We saw in the previous unit that while the simple spherical shell model is capable of describing basic properties of nuclei like magic numbers, it fails to capture all features observed in the chart of all nuclei.

The way to deal with this is to use a combination of concepts often referred to as Collective Models. The idea of a collective model is to merge concepts where the behavior of individual nucleons is used, as in the Shell Model, with aspects where the behavior of the nucleus as a coherent single entity is considered.

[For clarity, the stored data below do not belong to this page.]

$ cat src/rtl/pf_mem_req_sched.sv
// pf_mem_req_sched: prefetch request scheduler with per-level (L2/L3) queues and outstanding caps.
// Latency: a request accepted at edge N can issue in cycle N+1; a response credit is usable in the cycle after it arrives.
// Backpressure: ready_o is low while either level FIFO is full, while flush_i is high, and while nreset is low.
//
// Ports (top):
//   clk, nreset                  clock, synchronous active-low reset
//   valid_i, mem_l2_v_i,
//   mem_l3_v_i, tag_i            decoded request and its level flags (L3 wins if both set)
//   flush_i                      drop every queued, not-yet-issued request
//   ready_o                      request accepted when valid_i & ready_o
//   lX_req_v_o/_tag_o/_ready_i   per-level issue handshake (FIFO head)
//   lX_rsp_v_i                   per-level completion pulse, returns one credit
//   busy_o                       anything queued or outstanding
//   err_o                        sticky: response seen with nothing outstanding

// pf_mem_req_fifo: tag FIFO with count, pointer wrap by power-of-two depth, synchronous flush.
// Latency: a push at edge N is visible at the head in cycle N+1; no same-cycle bypass.
// Backpressure: none internally; the caller only pushes when not full and pops when not empty.
module pf_mem_req_fifo #(
  parameter int DEPTH = 4,
  parameter int TW    = 8
) (
  input  logic          clk,
  input  logic          nreset,
  input  logic          flush_i,
  input  logic          push_i,
  input  logic [TW-1:0] dat_i,
  input  logic          pop_i,
  output logic [TW-1:0] head_o,
  output logic          full_o,
  output logic          empty_o
);
  localparam int AW = $clog2(DEPTH);

  logic [TW-1:0] mem_q [DEPTH];
  logic [AW-1:0] wr_ptr_q, wr_ptr_d;
  logic [AW-1:0] rd_ptr_q, rd_ptr_d;
  logic [AW:0]   cnt_q, cnt_d;

  always_comb begin
    wr_ptr_d = wr_ptr_q;
    rd_ptr_d = rd_ptr_q;
    cnt_d    = cnt_q;
    if (push_i) wr_ptr_d = wr_ptr_q + 1'b1;
    if (pop_i)  rd_ptr_d = rd_ptr_q + 1'b1;
    // Push and pop together leave the count alone while both pointers move.
    case ({push_i, pop_i})
      2'b10:   cnt_d = cnt_q + 1'b1;
      2'b01:   cnt_d = cnt_q - 1'b1;
      default: cnt_d = cnt_q;
    endcase
  end

  always_ff @(posedge clk) begin
    if (!nreset || flush_i) begin
      wr_ptr_q <= '0;
      rd_ptr_q <= '0;
      cnt_q    <= '0;
    end else begin
      wr_ptr_q <= wr_ptr_d;
      rd_ptr_q <= rd_ptr_d;
      cnt_q    <= cnt_d;
    end
  end

  // Storage needs no reset: entries are only read once the count covers them.
  always_ff @(posedge clk) begin
    if (push_i) mem_q[wr_ptr_q] <= dat_i;
  end

  assign head_o  = mem_q[rd_ptr_q];
  assign full_o  = (cnt_q == (AW+1)'(DEPTH));
  assign empty_o = (cnt_q == '0);
endmodule

// pf_mem_req_lvl: one memory level -- request FIFO, issue handshake and outstanding counter.
// Latency: head issues the cycle after it is pushed; a response frees a slot for the next cycle.
// Backpressure: issue stalls on empty FIFO, outstanding count at MAX_OUT, flush, or req_ready_i low.
module pf_mem_req_lvl #(
  parameter int DEPTH   = 4,
  parameter int TW      = 8,
  parameter int MAX_OUT = 3
) (
  input  logic          clk,
  input  logic          nreset,
  input  logic          flush_i,
  input  logic          push_i,
  input  logic [TW-1:0] tag_i,
  output logic          full_o,
  output logic          req_v_o,
  output logic [TW-1:0] req_tag_o,
  input  logic          req_ready_i,
  input  logic          rsp_v_i,
  output logic          busy_o,
  output logic          rsp_err_o
);
  localparam logic [2:0] OUT_LIM = 3'(MAX_OUT);

  logic       empty;
  logic       xfer;
  logic [2:0] out_cnt_q, out_cnt_d;

  pf_mem_req_fifo #(.DEPTH(DEPTH), .TW(TW)) u_fifo (
    .clk     (clk),
    .nreset  (nreset),
    .flush_i (flush_i),
    .push_i  (push_i),
    .dat_i   (tag_i),
    .pop_i   (xfer),
    .head_o  (req_tag_o),
    .full_o  (full_o),
    .empty_o (empty)
  );

  // Uses only registered count, so a response never unlocks issue in its own cycle.
  assign req_v_o = nreset & ~empty & (out_cnt_q < OUT_LIM) & ~flush_i;
  assign xfer    = req_v_o & req_ready_i;

  always_comb begin
    out_cnt_d = out_cnt_q;
    rsp_err_o = 1'b0;
    case ({xfer, rsp_v_i})
      2'b10: out_cnt_d = out_cnt_q + 3'd1;
      2'b01: begin
        if (out_cnt_q != 3'd0) out_cnt_d = out_cnt_q - 3'd1;
        else                   rsp_err_o = 1'b1;
      end
      default: out_cnt_d = out_cnt_q;
    endcase
  end

  // Flush leaves outstanding requests alone: they are already in the memory system.
  always_ff @(posedge clk) begin
    if (!nreset) out_cnt_q <= 3'd0;
    else         out_cnt_q <= out_cnt_d;
  end

  assign busy_o = nreset & (~empty | (out_cnt_q != 3'd0));
endmodule

// pf_mem_req_sched: routes decoded prefetches into L2/L3 level queues and tracks the sticky error.
// Latency: accept at edge N, earliest issue in cycle N+1 on the target level.
// Backpressure: single ready_o, low when either level is full, on flush, or in reset.
module pf_mem_req_sched #(
  parameter int DEPTH   = 4,
  parameter int TW      = 8,
  parameter int MAX_OUT = 3
) (
  input  logic          clk,
  input  logic          nreset,
  input  logic          valid_i,
  input  logic          mem_l2_v_i,
  input  logic          mem_l3_v_i,
  input  logic [TW-1:0] tag_i,
  input  logic          flush_i,
  output logic          ready_o,
  output logic          l2_req_v_o,
  output logic [TW-1:0] l2_req_tag_o,
  input  logic          l2_req_ready_i,
  input  logic          l2_rsp_v_i,
  output logic          l3_req_v_o,
  output logic [TW-1:0] l3_req_tag_o,
  input  logic          l3_req_ready_i,
  input  logic          l3_rsp_v_i,
  output logic          busy_o,
  output logic          err_o
);
  logic acc, push_l2, push_l3;
  logic l2_full, l3_full, l2_busy, l3_busy, l2_err, l3_err;
  logic err_q, err_d;

  // ready_o is kept independent of the level flags so decode can present it early.
  assign ready_o = nreset & ~l2_full & ~l3_full & ~flush_i;
  assign acc     = valid_i & ready_o;
  assign push_l3 = acc & mem_l3_v_i;
  // Neither flag set: accepted and dropped (L1 hit).
  assign push_l2 = acc & mem_l2_v_i & ~mem_l3_v_i;

  pf_mem_req_lvl #(.DEPTH(DEPTH), .TW(TW), .MAX_OUT(MAX_OUT)) u_l2 (
    .clk         (clk),
    .nreset      (nreset),
    .flush_i     (flush_i),
    .push_i      (push_l2),
    .tag_i       (tag_i),
    .full_o      (l2_full),
    .req_v_o     (l2_req_v_o),
    .req_tag_o   (l2_req_tag_o),
    .req_ready_i (l2_req_ready_i),
    .rsp_v_i     (l2_rsp_v_i),
    .busy_o      (l2_busy),
    .rsp_err_o   (l2_err)
  );

  pf_mem_req_lvl #(.DEPTH(DEPTH), .TW(TW), .MAX_OUT(MAX_OUT)) u_l3 (
    .clk         (clk),
    .nreset      (nreset),
    .flush_i     (flush_i),
    .push_i      (push_l3),
    .tag_i       (tag_i),
    .full_o      (l3_full),
    .req_v_o     (l3_req_v_o),
    .req_tag_o   (l3_req_tag_o),
    .req_ready_i (l3_req_ready_i),
    .rsp_v_i     (l3_rsp_v_i),
    .busy_o      (l3_busy),
    .rsp_err_o   (l3_err)
  );

  assign err_d = err_q | l2_err | l3_err;

  // err_o is not gated by nreset: it holds until the reset edge itself.
  always_ff @(posedge clk) begin
    if (!nreset) err_q <= 1'b0;
    else         err_q <= err_d;
  end

  assign err_o  = err_q;
  assign busy_o = l2_busy | l3_busy;
endmodule

$ cat config.mk
export PLATFORM = sky130hd
export DESIGN_NAME = pf_mem_req_sched
export DESIGN_NICKNAME = d
export VERILOG_FILES = /design/src/rtl/pf_mem_req_sched.sv
export SDC_FILE = /design/constraint.sdc
export NUM_CORES = 1
export LEC_CHECK = 0
export ABC_AREA = 1
export ABC_CLOCK_PERIOD_IN_PS = 2100
export CELL_PAD_IN_SITES_DETAIL_PLACEMENT = 2
export CELL_PAD_IN_SITES_GLOBAL_PLACEMENT = 2
export CORE_ASPECT_RATIO = 1.4
export CORE_MARGIN = 2
export CORE_UTILIZATION = 35
export CTS_BUF_LIST = sky130_fd_sc_hd__clkbuf_4 sky130_fd_sc_hd__clkbuf_8
export CTS_CLUSTER_SIZE = 10
export DETAILED_ROUTE_END_ITERATION = 12
export PLACE_DENSITY_LB_ADDON = 0.12
export SETUP_SLACK_MARGIN = 0.15
export SYNTH_ARGS = -nofsm -noshare
export SYNTH_HDL_FRONTEND = slang
export SYNTH_HIERARCHICAL = 1
export SYNTH_SLANG_ARGS = --single-unit
$ cat constraint.sdc
create_clock -name clk -period 2.1 [get_ports clk]
set_clock_uncertainty 0.15 [all_clocks]
set_input_delay 0.21 -clock clk [delete_from_list [all_inputs] [get_ports clk]]
set_output_delay 0.21 -clock clk [all_outputs]
set_load 0.005 [all_outputs]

In a sense, the Semi-Empirical Mass Formula is already a collective type model as it involves combining elements that take account of individual nucleons, such as the Pairing Term, with elements that are about the Bulk Nucleus as a whole, such as the Volume Term. A collective body aspect in which no account is taken of individual nucleonic state or behavior, and an individual particle aspect, where individual nucleons take on discrete energy levels and states. The most interesting area where a collective treatment is needed is with large nuclei, like U-235. Such nuclei show deformities in their shape and exhibit exotic behavior that can be modeled as either vibrations and rotations of the bulk nuclear material acting together.

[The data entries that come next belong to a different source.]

$ cat src/rtl/serial_add_ctrl_pkg.sv
// adder_pkg: shared types and constants for the serial adder controller.
//   state_t   - controller FSM states (IDLE, RUN, DONE)
//   ADD_WIDTH - default operand width
package adder_pkg;

    localparam int ADD_WIDTH = 8;

    typedef enum logic [1:0] {
        IDLE = 2'd0,
        RUN  = 2'd1,
        DONE = 2'd2
    } state_t;

endpackage

$ cat src/rtl/serial_add_ctrl_fa_cell.sv
// fa_cell: purely combinational 1-bit full adder.
// Ports:
//   a, b, cin - addend bits and carry in
//   s, cout   - sum bit and carry out
module fa_cell (
    input  logic a,
    input  logic b,
    input  logic cin,
    output logic s,
    output logic cout
);

    assign s    = a ^ b ^ cin;
    assign cout = (a & b) | (cin & (a ^ b));

endmodule

$ cat src/rtl/serial_add_ctrl.sv
// serial_add_ctrl: bit-serial WIDTH-bit adder built around one fa_cell,
// LSB first, one bit per clock.
//
// state | meaning
// IDLE  | req_ready = 1, waiting for an operand pair
// RUN   | one bit per clock through the shared full-adder cell
// DONE  | rsp_valid = 1, result held until rsp_ready
//
// Ports:
//   clk, rst_n            - clock, async active-low reset
//   req_valid/req_ready   - operand handshake; op_a, op_b sampled at accept
//   rsp_valid/rsp_ready   - result handshake
//   rsp_sum/carry/ovf     - registered sum, carry out of MSB, signed overflow
// Optional macro SERIAL_ADD_SUB_EN: adds op_sub input (1 = compute A - B,
// rsp_carry = 1 means no borrow).
module serial_add_ctrl
    import adder_pkg::*;
#(
    parameter  int WIDTH = ADD_WIDTH,
    localparam int CNT_W = (WIDTH > 1) ? $clog2(WIDTH) : 1
) (
    input  logic             clk,
    input  logic             rst_n,
    input  logic             req_valid,
    output logic             req_ready,
    input  logic [WIDTH-1:0] op_a,
    input  logic [WIDTH-1:0] op_b,
`ifdef SERIAL_ADD_SUB_EN
    input  logic             op_sub,
`endif
    output logic             rsp_valid,
    input  logic             rsp_ready,
    output logic [WIDTH-1:0] rsp_sum,
    output logic             rsp_carry,
    output logic             rsp_ovf
);

    state_t           state;
    state_t           state_nxt;
    logic [WIDTH-1:0] a_sr;
    logic [WIDTH-1:0] b_sr;
    logic [WIDTH-1:0] sum_sr;
    logic [WIDTH-1:0] sum_nxt;
    logic [CNT_W-1:0] cnt;
    logic             c;
    logic             b_bit;
    logic             s;
    logic             co;
    logic             last;
    logic             init_c;

`ifdef SERIAL_ADD_SUB_EN
    logic sub_r;

    // Subtraction is A + ~B + 1: invert each b bit and seed the carry.
    assign b_bit  = b_sr[0] ^ sub_r;
    assign init_c = op_sub;
`else
    assign b_bit  = b_sr[0];
    assign init_c = 1'b0;
`endif

    fa_cell u_fa (
        .a    (a_sr[0]),
        .b    (b_bit),
        .cin  (c),
        .s    (s),
        .cout (co)
    );

    assign last      = (cnt == CNT_W'(WIDTH - 1));
    assign req_ready = (state == IDLE);
    assign rsp_valid = (state == DONE);

    // Written as shift-then-overwrite so it stays legal for WIDTH = 1.
    always_comb begin
        sum_nxt            = sum_sr >> 1;
        sum_nxt[WIDTH-1]   = s;
    end

    always_comb begin
        state_nxt = state;
        case (state)
            IDLE:    if (req_valid) state_nxt = RUN;
            RUN:     if (last)      state_nxt = DONE;
            DONE:    if (rsp_ready) state_nxt = IDLE;
            default:                state_nxt = IDLE;
        endcase
    end

    always_ff @(posedge clk or negedge rst_n) begin
        if (!rst_n) state <= IDLE;
        else        state <= state_nxt;
    end

    always_ff @(posedge clk or negedge rst_n) begin
        if (!rst_n) begin
            a_sr      <= '0;
            b_sr      <= '0;
            sum_sr    <= '0;
            cnt       <= '0;
            c         <= 1'b0;
            rsp_sum   <= '0;
            rsp_carry <= 1'b0;
            rsp_ovf   <= 1'b0;
`ifdef SERIAL_ADD_SUB_EN
            sub_r     <= 1'b0;
`endif
        end else begin
            case (state)
                IDLE: begin
                    if (req_valid) begin
                        a_sr   <= op_a;
                        b_sr   <= op_b;
                        sum_sr <= '0;
                        cnt    <= '0;
                        c      <= init_c;
`ifdef SERIAL_ADD_SUB_EN
                        sub_r  <= op_sub;
`endif
                    end
                end
                RUN: begin
                    a_sr   <= a_sr >> 1;
                    b_sr   <= b_sr >> 1;
                    sum_sr <= sum_nxt;
                    c      <= co;
                    cnt    <= cnt + CNT_W'(1);
                    if (last) begin
                        rsp_sum   <= sum_nxt;
                        rsp_carry <= co;
                        // c is the carry into the MSB on the last bit
                        rsp_ovf   <= c ^ co;
                    end
                end
                default: ;
            endcase
        end
    end

endmodule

The motivation of the Collective Model is to assume that an interaction occurs between the outer nucleons and the closed-shell core of these nuclei, leading to deformation of the whole nucleus. The result is that there is still a central nuclear potential due to the filled core shells as before in the basic Shell Model, with nucleons in the outer shells moving under the influence of this core potential. But importantly, the potential is now not necessarily spherically symmetric. It may be deformed, either permanently or actually changing with time. The concept here is to invoke an extension of the Liquid Drop and Shell Models to include the physics associated with deformation of nuclei away from the basic spherical shape to more complex shapes, as illustrated below:

Spin orbit corrections

Fig. 5.1 Diagrams of possible nuclear shapes based on different poles. Further visualizations for the spherical, prolate, oblate, and hexadecapole are given in the visualizers section.#

The combination of the single-particle and liquid drop models presents very difficult theoretical problems, including the need for the Single Particle State to be calculated for both spherical and non-spherical potentials. That is beyond our scope here, so we concentrate on the qualitative features.

Allowing a nuclear core to be deformed in our model changes the possible Shell Energy Levels, because the Nuclear Potential Well shape is changed for deformed nuclei. This introduces two new types of Collective Modes of Excitation and with them associated energy levels due to (a) Vibration states and (b) rotation (Rotational States). We expect that the allowed energy levels for both of these modes will also be quantized in some way, depending on the shape of the nucleus.

5.2. Rotational States#

Let’s consider the rotational states first. We can start by describing the shape as a revolution around some central point, with Cylindrical Symmetry, and two extreme cases as shown below, following the prolate and oblate structures we saw previously when considering the electric quadrupole moment of nuclei.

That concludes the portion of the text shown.